Stored items:
───

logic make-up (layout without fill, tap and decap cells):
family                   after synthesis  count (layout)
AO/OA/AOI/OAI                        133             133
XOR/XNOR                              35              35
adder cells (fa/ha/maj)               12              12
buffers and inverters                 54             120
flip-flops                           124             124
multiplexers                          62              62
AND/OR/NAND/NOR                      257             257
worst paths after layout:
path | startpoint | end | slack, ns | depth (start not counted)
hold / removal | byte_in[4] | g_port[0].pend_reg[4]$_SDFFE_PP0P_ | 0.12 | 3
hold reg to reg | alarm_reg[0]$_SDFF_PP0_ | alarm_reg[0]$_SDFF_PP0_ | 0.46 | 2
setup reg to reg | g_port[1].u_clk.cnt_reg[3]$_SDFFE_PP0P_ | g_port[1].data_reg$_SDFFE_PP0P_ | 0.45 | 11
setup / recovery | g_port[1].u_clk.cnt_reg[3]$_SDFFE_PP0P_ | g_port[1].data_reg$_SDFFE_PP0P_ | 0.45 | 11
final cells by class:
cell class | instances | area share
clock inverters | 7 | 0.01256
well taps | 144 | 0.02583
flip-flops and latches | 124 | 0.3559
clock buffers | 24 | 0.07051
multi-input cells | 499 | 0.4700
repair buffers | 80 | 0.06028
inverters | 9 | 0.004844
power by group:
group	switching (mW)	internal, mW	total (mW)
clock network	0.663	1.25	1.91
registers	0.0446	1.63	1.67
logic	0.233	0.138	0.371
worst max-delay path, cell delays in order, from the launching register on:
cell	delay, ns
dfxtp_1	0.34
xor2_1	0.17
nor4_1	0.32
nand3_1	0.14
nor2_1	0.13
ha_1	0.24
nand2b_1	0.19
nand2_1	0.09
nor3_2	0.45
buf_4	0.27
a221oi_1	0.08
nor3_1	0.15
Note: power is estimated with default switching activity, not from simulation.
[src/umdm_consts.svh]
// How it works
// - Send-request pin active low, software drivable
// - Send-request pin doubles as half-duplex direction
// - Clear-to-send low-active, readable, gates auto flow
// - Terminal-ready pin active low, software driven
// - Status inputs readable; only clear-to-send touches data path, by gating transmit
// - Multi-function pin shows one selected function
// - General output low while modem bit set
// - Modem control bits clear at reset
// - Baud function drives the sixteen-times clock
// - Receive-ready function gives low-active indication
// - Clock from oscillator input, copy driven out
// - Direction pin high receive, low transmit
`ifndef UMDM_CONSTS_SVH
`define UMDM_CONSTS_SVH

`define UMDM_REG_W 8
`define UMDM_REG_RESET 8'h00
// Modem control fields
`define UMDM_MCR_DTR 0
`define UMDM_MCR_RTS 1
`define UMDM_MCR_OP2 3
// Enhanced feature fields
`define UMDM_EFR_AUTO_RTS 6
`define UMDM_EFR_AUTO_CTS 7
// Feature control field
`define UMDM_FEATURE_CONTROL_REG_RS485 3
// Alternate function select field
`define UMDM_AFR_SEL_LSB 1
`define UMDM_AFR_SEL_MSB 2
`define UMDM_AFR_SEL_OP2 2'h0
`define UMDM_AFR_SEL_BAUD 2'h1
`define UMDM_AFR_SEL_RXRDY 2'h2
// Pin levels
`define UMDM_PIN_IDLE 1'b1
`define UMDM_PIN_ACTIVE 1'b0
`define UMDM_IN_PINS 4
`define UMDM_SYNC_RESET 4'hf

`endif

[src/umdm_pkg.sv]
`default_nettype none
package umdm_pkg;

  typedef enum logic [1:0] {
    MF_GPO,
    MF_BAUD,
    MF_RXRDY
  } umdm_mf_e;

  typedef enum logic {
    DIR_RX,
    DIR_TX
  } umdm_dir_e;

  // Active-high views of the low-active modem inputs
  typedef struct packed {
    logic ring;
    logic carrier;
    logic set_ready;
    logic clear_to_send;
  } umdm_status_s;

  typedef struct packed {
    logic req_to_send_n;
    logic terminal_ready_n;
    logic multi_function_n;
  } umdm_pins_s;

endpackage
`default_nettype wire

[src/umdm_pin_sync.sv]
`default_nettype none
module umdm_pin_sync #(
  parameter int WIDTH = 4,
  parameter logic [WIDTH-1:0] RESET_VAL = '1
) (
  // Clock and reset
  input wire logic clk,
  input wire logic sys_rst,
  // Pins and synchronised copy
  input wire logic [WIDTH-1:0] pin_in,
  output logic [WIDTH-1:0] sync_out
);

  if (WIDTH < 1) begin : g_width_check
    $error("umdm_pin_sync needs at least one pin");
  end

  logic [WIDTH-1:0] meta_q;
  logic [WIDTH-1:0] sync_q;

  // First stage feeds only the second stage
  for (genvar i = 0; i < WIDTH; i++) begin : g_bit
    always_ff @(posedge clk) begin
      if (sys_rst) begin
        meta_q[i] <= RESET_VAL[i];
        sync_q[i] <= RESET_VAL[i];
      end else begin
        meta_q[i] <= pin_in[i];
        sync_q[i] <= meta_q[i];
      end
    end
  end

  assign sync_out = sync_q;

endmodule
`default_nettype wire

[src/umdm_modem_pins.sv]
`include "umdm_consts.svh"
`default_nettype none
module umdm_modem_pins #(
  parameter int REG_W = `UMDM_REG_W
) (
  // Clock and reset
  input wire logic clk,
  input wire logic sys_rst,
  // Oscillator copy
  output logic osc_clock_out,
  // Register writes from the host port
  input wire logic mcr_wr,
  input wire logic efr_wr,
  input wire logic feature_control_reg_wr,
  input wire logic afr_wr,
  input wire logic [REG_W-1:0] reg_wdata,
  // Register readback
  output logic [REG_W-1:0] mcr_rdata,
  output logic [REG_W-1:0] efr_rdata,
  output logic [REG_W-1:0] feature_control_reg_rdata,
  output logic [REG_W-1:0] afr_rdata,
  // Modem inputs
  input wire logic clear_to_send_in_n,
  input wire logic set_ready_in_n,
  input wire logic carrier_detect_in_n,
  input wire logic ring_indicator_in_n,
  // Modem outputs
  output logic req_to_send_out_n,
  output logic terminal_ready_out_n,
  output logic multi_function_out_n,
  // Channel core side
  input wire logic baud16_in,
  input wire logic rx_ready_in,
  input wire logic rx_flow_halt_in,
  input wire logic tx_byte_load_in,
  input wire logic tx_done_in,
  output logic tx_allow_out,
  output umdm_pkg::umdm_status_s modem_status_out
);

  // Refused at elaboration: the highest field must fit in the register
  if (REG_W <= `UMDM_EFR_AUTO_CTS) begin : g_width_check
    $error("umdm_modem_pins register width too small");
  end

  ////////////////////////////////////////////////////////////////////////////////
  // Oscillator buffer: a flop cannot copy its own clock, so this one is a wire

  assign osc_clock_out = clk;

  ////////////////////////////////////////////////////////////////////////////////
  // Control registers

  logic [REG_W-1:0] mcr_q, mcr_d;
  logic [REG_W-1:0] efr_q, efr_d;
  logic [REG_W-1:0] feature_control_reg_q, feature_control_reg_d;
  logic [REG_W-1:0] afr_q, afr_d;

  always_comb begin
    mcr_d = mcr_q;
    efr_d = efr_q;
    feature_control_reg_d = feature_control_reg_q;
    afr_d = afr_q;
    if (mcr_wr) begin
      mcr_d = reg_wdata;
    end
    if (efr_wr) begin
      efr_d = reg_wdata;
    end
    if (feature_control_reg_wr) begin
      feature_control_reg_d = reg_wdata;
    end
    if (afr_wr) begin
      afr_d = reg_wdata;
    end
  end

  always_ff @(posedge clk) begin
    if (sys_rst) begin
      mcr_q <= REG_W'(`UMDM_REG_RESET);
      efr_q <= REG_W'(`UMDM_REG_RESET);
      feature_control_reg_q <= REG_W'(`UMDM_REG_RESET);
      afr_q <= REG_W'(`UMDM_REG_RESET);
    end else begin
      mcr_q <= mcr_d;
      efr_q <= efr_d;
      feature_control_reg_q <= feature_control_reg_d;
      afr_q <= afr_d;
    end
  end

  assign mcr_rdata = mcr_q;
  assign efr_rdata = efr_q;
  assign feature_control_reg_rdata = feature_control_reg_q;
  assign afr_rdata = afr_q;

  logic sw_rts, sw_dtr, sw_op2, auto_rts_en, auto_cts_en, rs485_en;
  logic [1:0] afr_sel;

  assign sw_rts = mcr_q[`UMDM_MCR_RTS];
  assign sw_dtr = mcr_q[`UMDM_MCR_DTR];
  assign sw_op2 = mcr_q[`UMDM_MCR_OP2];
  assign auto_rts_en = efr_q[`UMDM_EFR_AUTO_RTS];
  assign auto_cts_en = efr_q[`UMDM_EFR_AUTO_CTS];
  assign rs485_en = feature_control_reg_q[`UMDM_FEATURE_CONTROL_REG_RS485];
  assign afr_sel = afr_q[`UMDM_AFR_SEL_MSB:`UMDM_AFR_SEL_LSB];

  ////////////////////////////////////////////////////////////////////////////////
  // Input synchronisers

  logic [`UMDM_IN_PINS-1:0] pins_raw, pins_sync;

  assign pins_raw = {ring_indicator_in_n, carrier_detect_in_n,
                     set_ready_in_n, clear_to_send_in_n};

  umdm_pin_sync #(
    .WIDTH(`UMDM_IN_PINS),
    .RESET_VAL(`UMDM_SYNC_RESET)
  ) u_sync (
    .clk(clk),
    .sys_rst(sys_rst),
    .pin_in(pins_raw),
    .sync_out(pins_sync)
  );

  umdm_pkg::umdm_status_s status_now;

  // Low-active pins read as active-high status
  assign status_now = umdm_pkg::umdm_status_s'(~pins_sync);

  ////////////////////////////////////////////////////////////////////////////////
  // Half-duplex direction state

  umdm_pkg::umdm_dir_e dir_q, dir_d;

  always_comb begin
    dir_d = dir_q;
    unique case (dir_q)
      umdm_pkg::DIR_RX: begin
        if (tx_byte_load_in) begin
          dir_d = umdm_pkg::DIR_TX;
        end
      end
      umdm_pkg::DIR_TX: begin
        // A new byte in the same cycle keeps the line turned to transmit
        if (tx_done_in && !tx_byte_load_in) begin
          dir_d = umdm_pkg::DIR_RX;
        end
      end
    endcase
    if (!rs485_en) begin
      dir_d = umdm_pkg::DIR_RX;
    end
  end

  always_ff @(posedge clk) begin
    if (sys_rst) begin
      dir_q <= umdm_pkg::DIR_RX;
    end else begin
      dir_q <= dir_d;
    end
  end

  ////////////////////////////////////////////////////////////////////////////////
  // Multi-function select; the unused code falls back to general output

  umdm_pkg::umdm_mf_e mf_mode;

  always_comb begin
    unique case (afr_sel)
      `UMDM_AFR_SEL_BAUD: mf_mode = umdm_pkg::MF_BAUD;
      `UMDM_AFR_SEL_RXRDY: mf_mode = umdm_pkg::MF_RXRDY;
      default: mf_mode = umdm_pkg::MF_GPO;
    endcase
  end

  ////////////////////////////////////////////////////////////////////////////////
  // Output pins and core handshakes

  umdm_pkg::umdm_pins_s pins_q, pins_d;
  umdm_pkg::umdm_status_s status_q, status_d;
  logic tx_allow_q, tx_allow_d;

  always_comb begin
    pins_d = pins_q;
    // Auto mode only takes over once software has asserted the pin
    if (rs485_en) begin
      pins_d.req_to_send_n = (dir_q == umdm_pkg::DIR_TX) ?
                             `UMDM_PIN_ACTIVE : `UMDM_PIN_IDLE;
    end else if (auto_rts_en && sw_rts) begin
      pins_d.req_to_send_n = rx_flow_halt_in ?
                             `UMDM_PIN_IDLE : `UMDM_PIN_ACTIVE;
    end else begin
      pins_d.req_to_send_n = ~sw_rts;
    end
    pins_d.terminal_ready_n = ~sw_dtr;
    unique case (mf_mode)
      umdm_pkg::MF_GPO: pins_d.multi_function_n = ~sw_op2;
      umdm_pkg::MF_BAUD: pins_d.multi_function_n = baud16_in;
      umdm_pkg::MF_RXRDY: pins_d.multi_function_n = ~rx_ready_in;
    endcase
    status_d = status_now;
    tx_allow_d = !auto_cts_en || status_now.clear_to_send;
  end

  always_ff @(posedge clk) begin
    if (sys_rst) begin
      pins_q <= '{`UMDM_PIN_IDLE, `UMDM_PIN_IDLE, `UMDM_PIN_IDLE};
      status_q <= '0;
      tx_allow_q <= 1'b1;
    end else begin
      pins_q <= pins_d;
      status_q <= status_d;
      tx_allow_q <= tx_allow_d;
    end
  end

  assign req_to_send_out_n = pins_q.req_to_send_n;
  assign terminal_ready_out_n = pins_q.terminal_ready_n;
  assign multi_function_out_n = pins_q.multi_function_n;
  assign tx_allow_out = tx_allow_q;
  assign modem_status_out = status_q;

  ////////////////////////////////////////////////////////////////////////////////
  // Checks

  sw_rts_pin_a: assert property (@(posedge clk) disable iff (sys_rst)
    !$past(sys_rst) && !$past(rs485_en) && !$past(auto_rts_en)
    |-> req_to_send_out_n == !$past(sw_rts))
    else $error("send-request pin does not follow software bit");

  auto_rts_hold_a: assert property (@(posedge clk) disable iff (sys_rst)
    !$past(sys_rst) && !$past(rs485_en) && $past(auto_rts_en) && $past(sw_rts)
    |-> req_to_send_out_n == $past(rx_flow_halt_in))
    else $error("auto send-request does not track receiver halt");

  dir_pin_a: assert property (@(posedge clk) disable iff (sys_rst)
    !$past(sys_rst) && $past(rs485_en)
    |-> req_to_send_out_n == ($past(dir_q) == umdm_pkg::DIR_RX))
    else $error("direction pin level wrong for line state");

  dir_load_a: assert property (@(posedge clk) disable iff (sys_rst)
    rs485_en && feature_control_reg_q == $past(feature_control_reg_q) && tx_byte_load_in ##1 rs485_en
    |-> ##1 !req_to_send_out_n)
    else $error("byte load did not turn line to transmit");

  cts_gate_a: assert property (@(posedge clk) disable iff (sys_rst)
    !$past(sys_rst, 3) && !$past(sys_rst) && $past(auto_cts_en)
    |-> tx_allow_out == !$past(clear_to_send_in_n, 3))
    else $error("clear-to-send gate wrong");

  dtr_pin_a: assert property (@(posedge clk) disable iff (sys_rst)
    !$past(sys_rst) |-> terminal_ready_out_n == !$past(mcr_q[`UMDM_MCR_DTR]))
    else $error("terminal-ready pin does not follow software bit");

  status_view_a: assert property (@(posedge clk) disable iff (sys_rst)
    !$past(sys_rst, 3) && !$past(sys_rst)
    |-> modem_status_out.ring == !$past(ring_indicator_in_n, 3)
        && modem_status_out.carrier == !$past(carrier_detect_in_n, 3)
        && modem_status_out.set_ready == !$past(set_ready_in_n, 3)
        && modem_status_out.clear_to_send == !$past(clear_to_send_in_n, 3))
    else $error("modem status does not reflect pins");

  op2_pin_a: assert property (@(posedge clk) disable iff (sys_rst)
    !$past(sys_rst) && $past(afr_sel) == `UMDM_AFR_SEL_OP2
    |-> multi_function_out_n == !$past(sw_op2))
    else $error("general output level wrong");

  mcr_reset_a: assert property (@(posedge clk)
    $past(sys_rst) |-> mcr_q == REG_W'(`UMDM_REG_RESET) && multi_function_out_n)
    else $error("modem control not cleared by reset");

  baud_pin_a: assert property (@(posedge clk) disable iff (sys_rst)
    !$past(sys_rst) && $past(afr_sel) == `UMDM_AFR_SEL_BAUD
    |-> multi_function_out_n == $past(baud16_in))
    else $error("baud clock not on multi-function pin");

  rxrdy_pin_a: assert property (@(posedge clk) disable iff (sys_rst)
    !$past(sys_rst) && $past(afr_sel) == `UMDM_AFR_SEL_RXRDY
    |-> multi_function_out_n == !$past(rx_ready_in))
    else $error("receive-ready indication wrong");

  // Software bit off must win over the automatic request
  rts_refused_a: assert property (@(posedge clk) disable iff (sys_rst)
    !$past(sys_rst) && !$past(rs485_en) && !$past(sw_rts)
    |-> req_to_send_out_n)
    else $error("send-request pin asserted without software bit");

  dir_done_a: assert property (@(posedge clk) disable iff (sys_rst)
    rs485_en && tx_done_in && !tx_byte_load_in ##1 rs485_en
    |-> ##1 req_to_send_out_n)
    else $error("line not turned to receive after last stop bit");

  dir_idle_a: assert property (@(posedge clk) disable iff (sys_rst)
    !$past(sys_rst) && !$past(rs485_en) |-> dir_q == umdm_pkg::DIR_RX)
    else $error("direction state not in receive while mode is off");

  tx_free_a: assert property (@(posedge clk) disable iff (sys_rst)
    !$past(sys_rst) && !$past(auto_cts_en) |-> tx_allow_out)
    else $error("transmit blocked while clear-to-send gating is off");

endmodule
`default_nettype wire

───

DESCRIPTION OF THE TASK :: From the records above, extract exactly and only the lines that begin at the line with "path | startpoint" and stop after the line with "setup reg to".

PROBLEM SOLUTION ::
path | startpoint | end | slack, ns | depth (start not counted)
hold / removal | byte_in[4] | g_port[0].pend_reg[4]$_SDFFE_PP0P_ | 0.12 | 3
hold reg to reg | alarm_reg[0]$_SDFF_PP0_ | alarm_reg[0]$_SDFF_PP0_ | 0.46 | 2
setup reg to reg | g_port[1].u_clk.cnt_reg[3]$_SDFFE_PP0P_ | g_port[1].data_reg$_SDFFE_PP0P_ | 0.45 | 11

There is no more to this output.